As deployments of Storage Area Networks (SANs) have increased, storage professionals have quickly recognized that the real costs accrue not from buying and implementing SANs but from managing them. In fact, according to a recent Gartner study, managing a SAN costs four to seven times as much as buying the hardware.
Consequently, administrators are constantly looking for strategies that let them control costs and best use their resources. Storage virtualization is one attempt to help administrators better use their resources and reduce costs. Through storage virtualization, administrators use capacity more effectively by developing a logical view of their infrastructures rather than a physical view. Although storage virtualization is relatively immature—major storage vendors are still tentative about what kind of metadata their systems will share and what kinds of services will remain proprietary—companies have begun looking at opportunities other than storage virtualization to increase management control.

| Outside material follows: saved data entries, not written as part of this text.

--- src/rtl/inst_fetch_buf.sv ---
// Single-line instruction fetch buffer: serves 4-word line hits combinationally and
// refills the line from a ready/ack memory bus, words 0..3 in order, on a miss.
module inst_fetch_buf (
   input  logic        clk,
   input  logic        rst,
   input  logic        rom_ce_i,
   input  logic [31:0] rom_addr_i,
   output logic [31:0] rom_data_o,
   output logic        stall_req_o,
   input  logic        flush_i,
   output logic        bus_req_o,
   output logic [31:0] bus_addr_o,
   input  logic        bus_ack_i,
   input  logic [31:0] bus_rdata_i
);

   typedef enum logic {IDLE, FILL} state_t;

   state_t      state;
   logic [31:0] data [4];
   logic [27:0] tag;
   logic [27:0] fill_tag;
   logic        valid;
   logic        flush_pend;
   logic [1:0]  k;
   logic        hit;
   logic        unused_addr_bits;

   // Fetches are word-granular, so the byte offset never takes part in the lookup.
   assign unused_addr_bits = ^rom_addr_i[1:0];

   assign hit = (state == IDLE) && rom_ce_i && valid && (tag == rom_addr_i[31:4]);

   always_comb begin
      // NOTE: every output gets a default first, so no path through the block infers a latch.
      rom_data_o  = '0;
      stall_req_o = 1'b0;
      bus_req_o   = 1'b0;
      bus_addr_o  = '0;
      if (rst) begin
         if (state == FILL) begin
            stall_req_o = 1'b1;
            bus_req_o   = 1'b1;
            bus_addr_o  = {fill_tag, k, 2'b00};
         end else if (rom_ce_i) begin
            if (hit) rom_data_o  = data[rom_addr_i[3:2]];
            else     stall_req_o = 1'b1;
         end
      end
   end

   always_ff @(posedge clk or negedge rst) begin
      if (!rst) begin
         // NOTE: the line storage is reset too, so a refill aborted by reset leaves no stale words behind.
         state      <= IDLE;
         valid      <= 1'b0;
         flush_pend <= 1'b0;
         k          <= 2'd0;
         tag        <= '0;
         fill_tag   <= '0;
         for (int i = 0; i < 4; i++) data[i] <= '0;
      end else begin
         // NOTE: sequential state uses non-blocking assignments; later ones in the block win.
         case (state)
            IDLE: begin
               if (flush_i) valid <= 1'b0;
               if (rom_ce_i && !hit) begin
                  state      <= FILL;
                  fill_tag   <= rom_addr_i[31:4];
                  k          <= 2'd0;
                  valid      <= 1'b0;
                  flush_pend <= 1'b0;
               end
            end
            FILL: begin
               if (flush_i) flush_pend <= 1'b1;
               if (bus_ack_i) begin
                  data[k] <= bus_rdata_i;
                  k       <= k + 2'd1;
                  if (k == 2'd3) begin
                     // A flush seen at any point of the refill, including this edge, keeps the line invalid.
                     state      <= IDLE;
                     tag        <= fill_tag;
                     valid      <= !(flush_pend || flush_i);
                     flush_pend <= 1'b0;
                  end
               end
            end
            default: state <= IDLE;
         endcase
      end
   end

endmodule

--- config.mk ---
export PLATFORM = sky130hd
export DESIGN_NAME = inst_fetch_buf
export DESIGN_NICKNAME = d
export VERILOG_FILES = /design/src/rtl/inst_fetch_buf.sv
export SDC_FILE = /design/constraint.sdc
export NUM_CORES = 1
export LEC_CHECK = 0
export BUFFER_PORTS_ARGS = -buffer_cell sky130_fd_sc_hd__buf_2
export CAP_MARGIN = 5
export CORE_MARGIN = 1
export CORE_UTILIZATION = 51
export CTS_CLUSTER_SIZE = 10
export DETAILED_ROUTE_END_ITERATION = 10
export GPL_ROUTABILITY_DRIVEN = 0
export PLACE_DENSITY_LB_ADDON = 0.25
export SLEW_MARGIN = 20
export SYNTH_ARGS = -nofsm -noshare
export SYNTH_HDL_FRONTEND = slang
export SYNTH_SLANG_ARGS = --single-unit
--- constraint.sdc ---
create_clock -name clk -period 2.35 [get_ports clk]
set_input_delay 0.47 -clock clk [delete_from_list [all_inputs] [get_ports clk]]
set_output_delay 0.47 -clock clk [all_outputs]
set_load 0.05 [all_outputs]
==> summary.txt <==
STA
  • Setup_tns: -20.23 ns
  • Slew margin rel.: 0.499
  • Worst-Margin Slew: between 0.7 and 0.8 ns
  • Setup WS post-layout: -0.588 ns
  • Final hold slack: 0.106 ns
  • Final Max Slew Viols: 0
  • Final Cycle Share: 1.25
  • Final clock skew: between 0.006 and 0.007 ns
  • Period minus WS final: a little under 3 ns
  • Final setup viols: 57
  • Maximum clock rate: about 340 MHz
  • RSZ-0062 raised after global routing: true
  • Final hold viol count: 0

Critical path
  • CP Capture Type: primary output
  • Crit path max fanout: 17
  • Worst Path Class, Setup: reg -> out
  • Worst path max stage delay: between 0.5 and 0.6 ns
  • CP startpoint kind: flip-flop
  • WP data arrival: about 2.5 ns
  • CP required: between 1.5 and 2 ns
  • CP Cell Sequence: xnor2_2, nand4_1, or4_4, nor2_4, nand3_4, buf_12, nor2b_2, buf_6
  • Worst path slowest cell: or4_4

Synth
  • Post-synthesis average cell area: roughly 15 um^2
  • Simple-gate share of the synthesized area: 0.0626
  • Post-Synth XOR/XNOR Area: 0.0285
  • Library cells used by synthesis: 32
  • Syn. warnings: 0
  • Largest area contributor in the netlist: dfrtp_1
  • Dominant cell by count in the synthesized netlist: dfrtp_1
  • Share of flip-flops with an asynchronous set or reset: 1.00
  • Commonest cells post-synth: dfrtp_1, mux2_2, nor2b_1, mux4_2, and3_1
  • Main combinational cell family by area after synthesis: multiplexers
  • Seq/Total Area, Yosys: 0.549
  • Mapped cell area: about 8600 um^2
  • Adder-cell area share of the yosys netlist: 0.00581
  • Mux share of post-synthesis cell area: 0.324
  • Post-synth EDFFs: 0
  • Syn Inst Count: approximately 580
  • Yosys top cell area share: 0.549
  • Synth Area in Compound Gates: 0.00755
  • Largest cells by area after synthesis: dfrtp_1, mux2_2, mux4_2
  • Dominant synthesized flop cell: dfrtp_1
  • FF+latch count, synth: 189

Global routing
  • Largest net degree at the start of global routing: 61
  • Overall Global Routing Usage: 0.227
  • Initial antenna violation count: 2
  • First-pass GRT wire length: about 30 mm
  • Vias in the first global route: 5920
  • Grt total ovfl: 0

Detailed routing
  • DR vias/cell: roughly 5.5
  • ANT nets after route: 0
  • Initial DRC Count: roughly 170
  • WL/cell: about 19 um
  • Via count: roughly 5200
  • Post-route DRC: 0
  • DR pass1 iterations: 4
  • Post-Route WL: between 15 and 20 mm

Placed design
  • Placed Cells: approximately 900
  • Area post-placement: between 10000 and 15000 um^2
  • Worst slack, placed: -0.489 ns
  • IO Port Bufs: 130
  • Detailed placement HPWL: 12.2 mm

CTS
  • Clk sinks: 189
  • Root buffer cell: clkbuf_16
  • Clock Pin Slew Worst Setup and Hold Paths: about 0.060 ns
  • CTS tree: yes
  • CTS Buf Count: 17
  • Longest Clk Path Bufs: 2
  • CTS H-tree depth: 4
  • Worst-Skew Late Latency: 0.42 ns

Run status
  • Status: complete, but fails checks
  • Violated checks: setup timing

Floorplanning
  • Rows: between 40 and 50
  • Die Height: 132 um
  • IO Count: 135
  • Starting Density: 0.521
  • Die width: roughly 130 um
  • Core area: between 15000 and 20000 um^2
  • Die area: around 17000 um^2

Finish
  • # nets final: approximately 800
  • Seq. cell area: between 4000 and 5000 um^2
  • Fillers: ~1200
  • Ratio of cells with drive above 1 in the final layout: 0.625
  • Fin area: about 11000 um^2
  • Non-filler cells in the finished layout: about 960
  • Layout area overhead: 28.2%
  • Multi-input logic area: 4050 um^2

Pwr
  • Clock power share: 0.213
  • Pwr per Cell Area: 1250 nW/um^2
  • Net Sw Frac: 0.308
  • Net Switching: roughly 4.3 mW
  • Combinational share of power: 0.366
  • Leak: approximately 5.1 nW
  • Worst vdd ir: just over 700 uV
  • Int Power: roughly 9.6 mW
  • Seq pwr share: 0.421

Worst hold path
  • Tightest Hold Check Type: in -> async

Flow run
  • Max cap viols: 0
[final cells by class]
| cell class | count | area share |
|---|---|---|
| clock inverter | 11 | 0.0127 |
| inverter | 4 | 0.00136 |
| multi-input combinational | 348 | 0.366 |
| clock buffer | 21 | 0.0426 |
| timing repair buffer | 163 | 0.124 |
| tap | 220 | 0.0249 |
| sequential | 189 | 0.428 |
| antenna | 1 | 0.000227 |
[layer usage]
| metal | track usage | vias up | wire (um) |
|---|---|---|---|
| met5 | 0 | - | 10 |
| met4 | 0.0627 | 2 | 242 |
| met3 | 0.0584 | 19 | 718 |
| met2 | 0.400 | 101 | 9840 |
| met1 | 0.277 | 2720 | 7620 |
| li1 | - | 2379 | - |
[per-stage QoR]
stage	util	power (mW)
after floorplan	-	9.47
after global placement	0.609	10.4
after detailed placement	0.609	10.8
after CTS	0.666	13.9
after global routing	0.668	14.6
final	0.668	13.8
[timing repair]
action / CTS / global route
setup buffers: 3 / 2
endpoints found under the setup margin: 60 / 62
gates resized for setup: 70 / 7
gates cloned: 2 / 0
pin swaps: 1 / 0
hold endpoints to repair: 12 / 0
hold buffers: 1 / 0
[power by group through the flow]
stage | registers, mW | logic (mW) | clock network (mW)
2_1_floorplan | 5.56 | 3.91 | 0
3_3_place_gp | 5.69 | 4.74 | 0
3_5_place_dp | 5.88 | 4.93 | 0
4_1_cts | 5.82 | 5.10 | 3.02
5_1_grt | 6.03 | 5.41 | 3.14
6_report | 5.83 | 5.06 | 2.94
[logic make-up after synthesis]
| family | after synthesis |
|---|---|
| simple gates | 90 |
| fa+ha+maj | 4 |
| mux | 216 |
| flops | 189 |
| other cells | 1 |
| xor+xnor | 28 |
| compound gates | 8 |
| buf+inv | 41 |
[worst paths after layout]
check | start | end | slack, ns | cells after the start
worst max register to register | tag[7]$_DFFE_PN0P_ | fill_tag[26]$_DFFE_PN0P_ | -0.14 | 8
worst min-delay path | rst | fill_tag[27]$_DFFE_PN0P_ | 0.11 | 2
worst max-delay path | tag[7]$_DFFE_PN0P_ | rom_data_o[0] | -0.59 | 8
max in group asynchronous | rst | tag[7]$_DFFE_PN0P_ | 1.26 | 2
worst min register to register | data[54]$_DFFE_PN0P_ | data[54]$_DFFE_PN0P_ | 0.50 | 1
min in group clk | rom_addr_i[26] | fill_tag[22]$_DFFE_PN0P_ | 0.29 | 2
[sequential cells by signal, indices dropped and copies added (netlist names)]
name / count
valid: 1
data: 128
flush_pend: 1
tag: 28
k: 2
fill_tag: 28
state: 1
[critical path, delay by kind of cell (launching register included)]
| kind | cells | cell delay (ns) |
|---|---|---|
| flip-flops | 1 | 0.43 |
| buffers and inverters | 2 | 0.36 |
| AND/OR/NAND/NOR | 5 | 1.09 |
| XOR/XNOR | 1 | 0.17 |
[cells in the final DEF (no fill, tap or decap), drive strengths merged, types with 2 or more instances in the layout]
master  instances
bufinv          3
clkbuf         22
clkinv          7
xnor2          13
conb            2
nor4            3
inv             4
nand4           4
dfrtp         189
and3           30
o21ai           3
ha              4
mux4           32
mux2          184
nand2           9
xor2           15
and2            2
buf           160
nand3           4
nor2b          35
Power figures use the tool's default switching activity.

Fabric virtualization applies the same concepts of storage virtualization to the fabric or network itself. That is, fabric virtualization abstracts the physical attributes of the fabric to a logical layer and manages the storage network. Administrators can assess and control all the data-fabric attributes—the quality of service, cost, and latency. McDATA, a global leader in open-storage-networking solutions, heavily promotes fabric virtualization and uses the telephone network to describe the concept. For example, when companies place calls from Baltimore to Beijing, they care primarily about three attributes: Quality of Service (QoS—i.e., how clear the call is), latency, (i.e., how long it takes to connect and the lag in sound transmission), and cost. Companies don't care about the 10 technologies needed to support the call; they just want to complete the call quickly, efficiently, and inexpensively.

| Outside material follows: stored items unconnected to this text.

### src/rtl/tx_stream_sequencer.sv
// Packetised incrementing-pattern source feeding the MAC TX AXI-stream input.
// Optional build macro TX_STREAM_SEQ_STATS_EN adds saturating pkt_count/word_count outputs.
module tx_stream_sequencer #(
    parameter int DATA_W  = 32,
    parameter int LEN_W   = 16,
    parameter int CNT_W   = 16,
    parameter int PAUSE_W = 32
) (
    input  logic               clk,
    input  logic               glbl_rst,
    input  logic               start,
    input  logic               stop,
    input  logic [LEN_W-1:0]   pkt_words,
    input  logic [CNT_W-1:0]   pkts_per_burst,
    input  logic [PAUSE_W-1:0] pause_cycles,
    output logic               tx_valid,
    input  logic               tx_ready,
    output logic [DATA_W-1:0]  tx_data,
    output logic               tx_last,
    output logic               busy,
    output logic               burst_done
`ifdef TX_STREAM_SEQ_STATS_EN
    ,
    output logic [31:0]        pkt_count,
    output logic [31:0]        word_count
`endif
);

    typedef enum logic [1:0] {IDLE = 2'd0, SEND = 2'd1, PAUSE = 2'd2} state_t;

    state_t             state_reg, state_next;
    logic [LEN_W-1:0]   word_idx_reg, word_idx_next;
    logic [CNT_W-1:0]   pkt_idx_reg, pkt_idx_next;
    logic [PAUSE_W-1:0] pause_cnt_reg, pause_cnt_next;
    logic [LEN_W-1:0]   pkt_words_l_reg, pkt_words_l_next;
    logic [CNT_W-1:0]   pkts_l_reg, pkts_l_next;
    logic [PAUSE_W-1:0] pause_l_reg, pause_l_next;
    logic [DATA_W-1:0]  data_reg, data_next;
    logic               stop_pend_reg, stop_pend_next;
    logic               valid_reg, valid_next;
    logic               last_reg, last_next;
    logic               busy_reg, busy_next;
    logic               burst_done_reg, burst_done_next;

    logic cfg_ok, launch, hs, last_hs, pkt_final, burst_end, enter_send;

    assign cfg_ok     = (pkt_words != '0) && (pkts_per_burst != '0);
    assign launch     = start && !stop && cfg_ok;
    assign hs         = valid_reg && tx_ready;
    assign last_hs    = hs && last_reg;
    assign pkt_final  = (pkt_idx_reg == pkts_l_reg - CNT_W'(1));
    assign burst_end  = last_hs && !stop_pend_reg && pkt_final;
    // A SEND->SEND transition only happens when a finished burst relaunches.
    assign enter_send = (state_next == SEND) && ((state_reg != SEND) || burst_end);

    always_ff @(posedge clk) begin
        if (glbl_rst) begin
            state_reg       <= IDLE;
            word_idx_reg    <= '0;
            pkt_idx_reg     <= '0;
            pause_cnt_reg   <= '0;
            pkt_words_l_reg <= '0;
            pkts_l_reg      <= '0;
            pause_l_reg     <= '0;
            data_reg        <= '0;
            stop_pend_reg   <= 1'b0;
            valid_reg       <= 1'b0;
            last_reg        <= 1'b0;
            busy_reg        <= 1'b0;
            burst_done_reg  <= 1'b0;
        end else begin
            state_reg       <= state_next;
            word_idx_reg    <= word_idx_next;
            pkt_idx_reg     <= pkt_idx_next;
            pause_cnt_reg   <= pause_cnt_next;
            pkt_words_l_reg <= pkt_words_l_next;
            pkts_l_reg      <= pkts_l_next;
            pause_l_reg     <= pause_l_next;
            data_reg        <= data_next;
            stop_pend_reg   <= stop_pend_next;
            valid_reg       <= valid_next;
            last_reg        <= last_next;
            busy_reg        <= busy_next;
            burst_done_reg  <= burst_done_next;
        end
    end

    always_comb begin
        state_next = state_reg;
        case (state_reg)
            IDLE: begin
                if (launch) state_next = SEND;
            end
            SEND: begin
                if (last_hs) begin
                    if (stop_pend_reg)           state_next = IDLE;
                    else if (pkt_final) begin
                        if (pause_l_reg != '0)   state_next = PAUSE;
                        else if (launch)         state_next = SEND;
                        else                     state_next = IDLE;
                    end
                end
            end
            PAUSE: begin
                if (stop_pend_reg || stop)                  state_next = IDLE;
                else if (pause_cnt_reg == PAUSE_W'(1))      state_next = launch ? SEND : IDLE;
            end
            default: state_next = IDLE;
        endcase
    end

    always_comb begin
        data_next        = hs ? data_reg + DATA_W'(1) : data_reg;
        pkt_words_l_next = enter_send ? pkt_words      : pkt_words_l_reg;
        pkts_l_next      = enter_send ? pkts_per_burst : pkts_l_reg;
        pause_l_next     = enter_send ? pause_cycles   : pause_l_reg;

        word_idx_next = word_idx_reg;
        if (last_hs)  word_idx_next = '0;
        else if (hs)  word_idx_next = word_idx_reg + LEN_W'(1);

        pkt_idx_next = pkt_idx_reg;
        if (state_next != SEND || enter_send) pkt_idx_next = '0;
        else if (last_hs)                     pkt_idx_next = pkt_idx_reg + CNT_W'(1);

        // Counter runs pause_l..1, giving exactly pause_l idle cycles.
        pause_cnt_next = '0;
        if (state_next == PAUSE)
            pause_cnt_next = (state_reg == PAUSE) ? pause_cnt_reg - PAUSE_W'(1) : pause_l_reg;

        stop_pend_next  = (state_reg == IDLE) ? 1'b0 : (stop_pend_reg || stop);
        valid_next      = (state_next == SEND);
        busy_next       = (state_next != IDLE);
        burst_done_next = burst_end;
        last_next       = (state_next == SEND) &&
                          (word_idx_next == pkt_words_l_next - LEN_W'(1));
    end

    always_comb begin
        tx_valid   = valid_reg;
        tx_data    = data_reg;
        tx_last    = last_reg;
        busy       = busy_reg;
        burst_done = burst_done_reg;
    end

`ifdef TX_STREAM_SEQ_STATS_EN
    logic [31:0] pkt_count_reg, word_count_reg;

    always_ff @(posedge clk) begin
        if (glbl_rst) begin
            pkt_count_reg  <= '0;
            word_count_reg <= '0;
        end else begin
            if (hs && word_count_reg != '1)     word_count_reg <= word_count_reg + 32'd1;
            if (last_hs && pkt_count_reg != '1) pkt_count_reg  <= pkt_count_reg + 32'd1;
        end
    end

    assign pkt_count  = pkt_count_reg;
    assign word_count = word_count_reg;
`endif

endmodule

Fabric virtualization can apply those same metrics to the data fabric. If storage administrators can abstract the physical attributes of the underlying subnetworks, they can determine the attributes associated with each data path and develop policies to determine how to complete different tasks by using different data paths. For example, they can route data from low-priority applications along different paths than data from high-priority applications. If a specific data path can't deliver the QoS an application requires, the administrators will receive an alert and either make the necessary changes or alert their users that they can't achieve the expected service level.
Although several different approaches to storage virtualization exist, lodging the virtualization intelligence in the network is perhaps the most promising. Network-based virtualization consists of two approaches. In one approach, known as "out-of-band" or asymmetric virtualization, a separate data path delivers the metadata about the virtual-to-logical translation. In the alternative approach, known as "in-band" or symmetric virtualization, metadata uses the same path as the data itself. According to a recent study by ITCentrix (which specializes in developing IT benchmarks), asymmetric virtualization—when compared with symmetric virtualization—can reduce the total cost of ownership (TCO) for a storage network managing 1TB of data on five hosts by 18 percent over 1 year and by 6 percent over 5 years. The same study showed that asymmetric virtualization can raise the capacity usage of such a network by as much as 30 percent. When compared with a centralized storage infrastructure, asymmetric virtualization can reduce the TCO of such a storage network by 75 percent over 1 year and 16 percent over 5 years.
Fabric virtualization goes the next step and virtualizes the network. Most observers agree that the even the idea of fabric virtualization is still in the visionary stage. In the long run, however, automated path management and provisioning could be as important a tool in storage-network management as storage virtualization.